Exercise aim
Write out, word for word, the line that contains "159 | 0.00890 |" and each line after it down to the last line of the data below. Include nothing more.

[Stored items]
--- START ---

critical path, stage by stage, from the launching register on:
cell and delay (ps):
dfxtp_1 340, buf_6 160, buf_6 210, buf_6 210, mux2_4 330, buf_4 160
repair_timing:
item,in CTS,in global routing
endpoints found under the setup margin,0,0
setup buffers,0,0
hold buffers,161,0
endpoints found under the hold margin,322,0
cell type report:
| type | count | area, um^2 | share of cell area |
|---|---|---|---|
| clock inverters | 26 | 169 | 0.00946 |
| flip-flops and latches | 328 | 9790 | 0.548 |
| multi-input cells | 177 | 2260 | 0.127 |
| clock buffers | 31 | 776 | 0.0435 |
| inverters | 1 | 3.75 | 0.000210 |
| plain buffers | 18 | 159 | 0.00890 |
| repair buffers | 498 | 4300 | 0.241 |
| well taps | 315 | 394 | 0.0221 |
`config.mk`:
```
export PLATFORM = sky130hd
export DESIGN_NAME = flush_sequencer
export DESIGN_NICKNAME = d
export VERILOG_FILES = /design/src/hw/l2_pkg.sv /design/src/hw/flush_sequencer.sv
export VERILOG_INCLUDE_DIRS = /design/src /design/src/include
export SDC_FILE = /design/constraint.sdc
export NUM_CORES = 1
export LEC_CHECK = 0
export BUFFER_PORTS_ARGS = -buffer_cell sky130_fd_sc_hd__buf_4
export CORE_AREA = 10 10 47 49
export CTS_CLUSTER_DIAMETER = 150
export DETAILED_ROUTE_END_ITERATION = 16
export DIE_AREA = 0 0 57 59
export HOLD_SLACK_MARGIN = 0.08
export PLACE_DENSITY = 0.42
export SLEW_MARGIN = 30
export SYNTH_ARGS = -nofsm -noshare
export SYNTH_HDL_FRONTEND = slang
export SYNTH_SLANG_ARGS = --single-unit
```
`constraint.sdc`:
```
create_clock -name clk -period 1.65 [get_ports clk]
set_input_delay 0 -clock clk [delete_from_list [all_inputs] [get_ports clk]]
set_output_delay 0 -clock clk [all_outputs]
set_load 0.1 [all_outputs]
```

--- END ---

Solved exercise
| plain buffers | 18 | 159 | 0.00890 |
| repair buffers | 498 | 4300 | 0.241 |
| well taps | 315 | 394 | 0.0221 |
`config.mk`:
```
export PLATFORM = sky130hd
export DESIGN_NAME = flush_sequencer
export DESIGN_NICKNAME = d
export VERILOG_FILES = /design/src/hw/l2_pkg.sv /design/src/hw/flush_sequencer.sv
export VERILOG_INCLUDE_DIRS = /design/src /design/src/include
export SDC_FILE = /design/constraint.sdc
export NUM_CORES = 1
export LEC_CHECK = 0
export BUFFER_PORTS_ARGS = -buffer_cell sky130_fd_sc_hd__buf_4
export CORE_AREA = 10 10 47 49
export CTS_CLUSTER_DIAMETER = 150
export DETAILED_ROUTE_END_ITERATION = 16
export DIE_AREA = 0 0 57 59
export HOLD_SLACK_MARGIN = 0.08
export PLACE_DENSITY = 0.42
export SLEW_MARGIN = 30
export SYNTH_ARGS = -nofsm -noshare
export SYNTH_HDL_FRONTEND = slang
export SYNTH_SLANG_ARGS = --single-unit
```
`constraint.sdc`:
```
create_clock -name clk -period 1.65 [get_ports clk]
set_input_delay 0 -clock clk [delete_from_list [all_inputs] [get_ports clk]]
set_output_delay 0 -clock clk [all_outputs]
set_load 0.1 [all_outputs]
```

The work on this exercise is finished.